Stephanie Prchal
Today, our society has found itself within a major global event: the COVID-19 pandemic. In the midst of it now, a plethora of anxieties, questions, revelations, condemnations, and more have erupted from people seeking to make sense of their situation and purpose. The COVID-19 crisis—rife with death, isolation, and uncertainty—has forced the individual to confront her/his sense of moral responsibility in light of a changing world where inaction becomes less and less viable. As we are made aware of our world and fellow creatures (both human and animal) actively dying around us, we seek to find answers in the bedrock of social values that have supported us since the beginning of human civilization. The existentialist philosophy of existing within a reality alien to any greater meaning or purpose can help the individual understand just how accountable s/he is by finding humankind in such dire straits.

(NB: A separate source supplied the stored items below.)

## src/hdl/uart_pkg.sv

```systemverilog
package uart_pkg;

    // Default core configuration
    localparam int DEFAULT_DATA_BITS     = 8;
    localparam int DEFAULT_OVERSAMPLE    = 16;
    localparam int DEFAULT_CLKS_PER_TICK = 16;
    localparam int DEFAULT_FIFO_DEPTH    = 16;

    // Receiver states
    typedef enum logic [1:0] {
        RX_IDLE,
        RX_START,
        RX_DATA,
        RX_STOP
    } rx_state_t;

    // Transmitter states
    typedef enum logic [1:0] {
        TX_IDLE,
        TX_START,
        TX_DATA,
        TX_STOP
    } tx_state_t;

endpackage

```

## src/hdl/baud_gen.sv

```systemverilog
`timescale 1ns/1ps

module baud_gen #(
    parameter int CLKS_PER_TICK = 16
) (
    input  logic clk,
    input  logic rst_n,
    output logic tick
);

    localparam int CNT_W = (CLKS_PER_TICK > 1) ? $clog2(CLKS_PER_TICK) : 1;
    localparam logic [CNT_W-1:0] CNT_LAST = CNT_W'(CLKS_PER_TICK - 1);

    logic [CNT_W-1:0] cnt;

    // Free-running divider, tick on wrap
    always_ff @(posedge clk or negedge rst_n) begin
        if (!rst_n) begin
            cnt  <= '0;
            tick <= 1'b0;
        end else begin
            if (cnt == CNT_LAST) begin
                cnt  <= '0;
                tick <= 1'b1;
            end else begin
                cnt  <= cnt + 1'b1;
                tick <= 1'b0;
            end
        end
    end

endmodule

```

## src/hdl/sync_fifo.sv

```systemverilog
`timescale 1ns/1ps

module sync_fifo #(
    parameter int DATA_WIDTH = 8,
    parameter int DEPTH      = 16
) (
    input  logic                  clk,
    input  logic                  rst_n,
    input  logic                  wr_en,
    input  logic [DATA_WIDTH-1:0] din,
    input  logic                  rd_en,
    output logic [DATA_WIDTH-1:0] dout,
    output logic                  empty,
    output logic                  full
);

    localparam int PTR_W = (DEPTH > 1) ? $clog2(DEPTH) : 1;
    localparam int CNT_W = $clog2(DEPTH + 1);
    localparam logic [PTR_W-1:0] PTR_LAST = PTR_W'(DEPTH - 1);
    localparam logic [CNT_W-1:0] CNT_FULL = CNT_W'(DEPTH);

    logic [DATA_WIDTH-1:0] mem [DEPTH];
    logic [PTR_W-1:0]      wr_ptr;
    logic [PTR_W-1:0]      rd_ptr;
    logic [CNT_W-1:0]      count;
    logic                  do_wr;
    logic                  do_rd;

    assign empty = (count == '0);
    assign full  = (count == CNT_FULL);

    assign do_wr = wr_en && !full;
    assign do_rd = rd_en && !empty;

    // Head entry is visible without a read
    assign dout = mem[rd_ptr];

    always_ff @(posedge clk) begin
        if (do_wr) begin
            mem[wr_ptr] <= din;
        end
    end

    always_ff @(posedge clk or negedge rst_n) begin
        if (!rst_n) begin
            wr_ptr <= '0;
            rd_ptr <= '0;
            count  <= '0;
        end else begin
            if (do_wr) begin
                wr_ptr <= (wr_ptr == PTR_LAST) ? '0 : wr_ptr + 1'b1;
            end
            if (do_rd) begin
                rd_ptr <= (rd_ptr == PTR_LAST) ? '0 : rd_ptr + 1'b1;
            end

            case ({do_wr, do_rd})
                2'b10:   count <= count + 1'b1;
                2'b01:   count <= count - 1'b1;
                default: count <= count;
            endcase
        end
    end

endmodule

```

## src/hdl/uart_tx.sv

```systemverilog
`timescale 1ns/1ps

module uart_tx #(
    parameter int DATA_BITS  = 8,
    parameter int OVERSAMPLE = 16
) (
    input  logic                 clk,
    input  logic                 rst_n,
    input  logic                 tick,
    input  logic                 tx_start,
    input  logic [DATA_BITS-1:0] tx_data,
    output logic                 tx,
    output logic                 tx_busy
);

    import uart_pkg::*;

    localparam int TICK_W = $clog2(OVERSAMPLE);
    localparam int IDX_W  = $clog2(DATA_BITS);
    localparam logic [TICK_W-1:0] TICK_LAST = TICK_W'(OVERSAMPLE - 1);
    localparam logic [IDX_W-1:0]  IDX_LAST  = IDX_W'(DATA_BITS - 1);

    tx_state_t            state;
    logic [TICK_W-1:0]    tick_cnt;
    logic [IDX_W-1:0]     bit_idx;
    logic [DATA_BITS-1:0] shift_reg;
    logic                 load;
    logic                 bit_end;

    assign load    = (state == TX_IDLE) && tx_start && !tx_busy;
    assign bit_end = tick && (tick_cnt == TICK_LAST);

    always_ff @(posedge clk or negedge rst_n) begin
        if (!rst_n) begin
            state    <= TX_IDLE;
            tick_cnt <= '0;
            bit_idx  <= '0;
            tx       <= 1'b1;
            tx_busy  <= 1'b0;
        end else begin
            case (state)
                TX_IDLE: begin
                    if (load) begin
                        state    <= TX_START;
                        tx_busy  <= 1'b1;
                        tick_cnt <= '0;
                    end
                end

                TX_START: begin
                    // Line still high here means we have not aligned to a tick yet
                    if (tick && tx) begin
                        tx <= 1'b0;
                    end else if (bit_end) begin
                        state    <= TX_DATA;
                        tick_cnt <= '0;
                        bit_idx  <= '0;
                        tx       <= shift_reg[0];
                    end else if (tick) begin
                        tick_cnt <= tick_cnt + 1'b1;
                    end
                end

                TX_DATA: begin
                    if (bit_end) begin
                        tick_cnt <= '0;
                        if (bit_idx == IDX_LAST) begin
                            state <= TX_STOP;
                            tx    <= 1'b1;
                        end else begin
                            bit_idx <= bit_idx + 1'b1;
                            tx      <= shift_reg[0];
                        end
                    end else if (tick) begin
                        tick_cnt <= tick_cnt + 1'b1;
                    end
                end

                TX_STOP: begin
                    if (bit_end) begin
                        state    <= TX_IDLE;
                        tick_cnt <= '0;
                        tx_busy  <= 1'b0;
                    end else if (tick) begin
                        tick_cnt <= tick_cnt + 1'b1;
                    end
                end

                default: state <= TX_IDLE;
            endcase
        end
    end

    // LSB leaves first
    always_ff @(posedge clk) begin
        if (load) begin
            shift_reg <= tx_data;
        end else if (bit_end && (state == TX_START || state == TX_DATA)) begin
            shift_reg <= shift_reg >> 1;
        end
    end

endmodule

```

## src/hdl/uart_rx.sv

```systemverilog
`timescale 1ns/1ps

module uart_rx #(
    parameter int DATA_BITS  = 8,
    parameter int OVERSAMPLE = 16,
    parameter int FIFO_DEPTH = 16
) (
    input  logic                 clk,
    input  logic                 rst_n,
    input  logic                 tick,
    input  logic                 rx,
    input  logic                 rd_en,
    output logic [DATA_BITS-1:0] rx_out,
    output logic                 rx_valid,
    output logic                 fifo_empty,
    output logic                 fifo_full
);

    import uart_pkg::*;

    localparam int TICK_W = $clog2(OVERSAMPLE);
    localparam int IDX_W  = $clog2(DATA_BITS);
    localparam logic [TICK_W-1:0] TICK_LAST = TICK_W'(OVERSAMPLE - 1);
    localparam logic [TICK_W-1:0] TICK_HALF = TICK_W'(OVERSAMPLE / 2 - 1);
    localparam logic [IDX_W-1:0]  IDX_LAST  = IDX_W'(DATA_BITS - 1);

    rx_state_t            state;
    logic                 rx_meta;
    logic                 rx_sync;
    logic [TICK_W-1:0]    tick_cnt;
    logic [IDX_W-1:0]     bit_idx;
    logic [DATA_BITS-1:0] shift_reg;
    logic                 start_mid;
    logic                 bit_centre;
    logic                 fifo_wr_en;
    logic [DATA_BITS-1:0] fifo_dout;
    logic                 rd_ok;

    // Idle line is high
    always_ff @(posedge clk or negedge rst_n) begin
        if (!rst_n) begin
            rx_meta <= 1'b1;
            rx_sync <= 1'b1;
        end else begin
            rx_meta <= rx;
            rx_sync <= rx_meta;
        end
    end

    assign start_mid  = tick && (tick_cnt == TICK_HALF);
    assign bit_centre = tick && (tick_cnt == TICK_LAST);

    always_ff @(posedge clk or negedge rst_n) begin
        if (!rst_n) begin
            state      <= RX_IDLE;
            tick_cnt   <= '0;
            bit_idx    <= '0;
            fifo_wr_en <= 1'b0;
        end else begin
            fifo_wr_en <= 1'b0;

            case (state)
                RX_IDLE: begin
                    if (tick && !rx_sync) begin
                        state    <= RX_START;
                        tick_cnt <= '0;
                    end
                end

                RX_START: begin
                    // Start bit must still be low half a bit in
                    if (start_mid) begin
                        tick_cnt <= '0;
                        bit_idx  <= '0;
                        state    <= rx_sync ? RX_IDLE : RX_DATA;
                    end else if (tick) begin
                        tick_cnt <= tick_cnt + 1'b1;
                    end
                end

                RX_DATA: begin
                    if (bit_centre) begin
                        tick_cnt <= '0;
                        if (bit_idx == IDX_LAST) begin
                            state <= RX_STOP;
                        end else begin
                            bit_idx <= bit_idx + 1'b1;
                        end
                    end else if (tick) begin
                        tick_cnt <= tick_cnt + 1'b1;
                    end
                end

                RX_STOP: begin
                    if (bit_centre) begin
                        // Low stop bit drops the frame
                        fifo_wr_en <= rx_sync;
                        tick_cnt   <= '0;
                        state      <= RX_IDLE;
                    end else if (tick) begin
                        tick_cnt <= tick_cnt + 1'b1;
                    end
                end

                default: state <= RX_IDLE;
            endcase
        end
    end

    // First bit ends up in the LSB
    always_ff @(posedge clk) begin
        if (state == RX_DATA && bit_centre) begin
            shift_reg <= {rx_sync, shift_reg[DATA_BITS-1:1]};
        end
    end

    sync_fifo #(
        .DATA_WIDTH(DATA_BITS),
        .DEPTH     (FIFO_DEPTH)
    ) rx_fifo (
        .clk  (clk),
        .rst_n(rst_n),
        .wr_en(fifo_wr_en),
        .din  (shift_reg),
        .rd_en(rd_en),
        .dout (fifo_dout),
        .empty(fifo_empty),
        .full (fifo_full)
    );

    assign rd_ok = rd_en && !fifo_empty;

    always_ff @(posedge clk or negedge rst_n) begin
        if (!rst_n) begin
            rx_valid <= 1'b0;
        end else begin
            rx_valid <= rd_ok;
        end
    end

    // Held until the next successful read
    always_ff @(posedge clk) begin
        if (rd_ok) begin
            rx_out <= fifo_dout;
        end
    end

endmodule

```

## src/hdl/uart_core.sv

```systemverilog
`timescale 1ns/1ps

module uart_core #(
    parameter int DATA_BITS     = uart_pkg::DEFAULT_DATA_BITS,
    parameter int OVERSAMPLE    = uart_pkg::DEFAULT_OVERSAMPLE,
    parameter int CLKS_PER_TICK = uart_pkg::DEFAULT_CLKS_PER_TICK,
    parameter int FIFO_DEPTH    = uart_pkg::DEFAULT_FIFO_DEPTH
) (
    input  logic                 clk,
    input  logic                 rst_n,

    // Transmit side
    input  logic                 tx_start,
    input  logic [DATA_BITS-1:0] tx_data,
    output logic                 tx_busy,
    output logic                 tx,

    // Receive side
    input  logic                 rx,
    input  logic                 rd_en,
    output logic [DATA_BITS-1:0] rx_out,
    output logic                 rx_valid,
    output logic                 fifo_empty,
    output logic                 fifo_full
);

    // One oversample tick shared by both directions
    logic tick;

    baud_gen #(
        .CLKS_PER_TICK(CLKS_PER_TICK)
    ) baud_gen_inst (
        .clk  (clk),
        .rst_n(rst_n),
        .tick (tick)
    );

    uart_tx #(
        .DATA_BITS (DATA_BITS),
        .OVERSAMPLE(OVERSAMPLE)
    ) uart_tx_inst (
        .clk     (clk),
        .rst_n   (rst_n),
        .tick    (tick),
        .tx_start(tx_start),
        .tx_data (tx_data),
        .tx      (tx),
        .tx_busy (tx_busy)
    );

    uart_rx #(
        .DATA_BITS (DATA_BITS),
        .OVERSAMPLE(OVERSAMPLE),
        .FIFO_DEPTH(FIFO_DEPTH)
    ) uart_rx_inst (
        .clk       (clk),
        .rst_n     (rst_n),
        .tick      (tick),
        .rx        (rx),
        .rd_en     (rd_en),
        .rx_out    (rx_out),
        .rx_valid  (rx_valid),
        .fifo_empty(fifo_empty),
        .fifo_full (fifo_full)
    );

endmodule

```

To conceptualize this question and any possible “answers” to this uncertainty, it is important to understand the existentialist perspective of human agency and how that concept has been affected by the pandemic. Only then can a possible outlook on the state of humankind and its responsibility be understood.
To fully understand this social upheaval of values connected to agency and responsibility, it is important to get a grasp on how existentialism approaches them. The existentialist asserts that because there is no greater “meaning” in life, the value or essence of life is something uniquely created by the individual. And each choice is a further attestation to humanity. As Jean-Paul Sartre puts it, “I am creating a certain image of man as I would have him to be. In fashioning myself I fashion man” (350). Many philosophers (like Sartre and Jose Ortega y Gasset) affirm that humanity is always something being constructed by individuals (who, in turn, make up society). But what does it mean to have “agency”? How do our choices construct society?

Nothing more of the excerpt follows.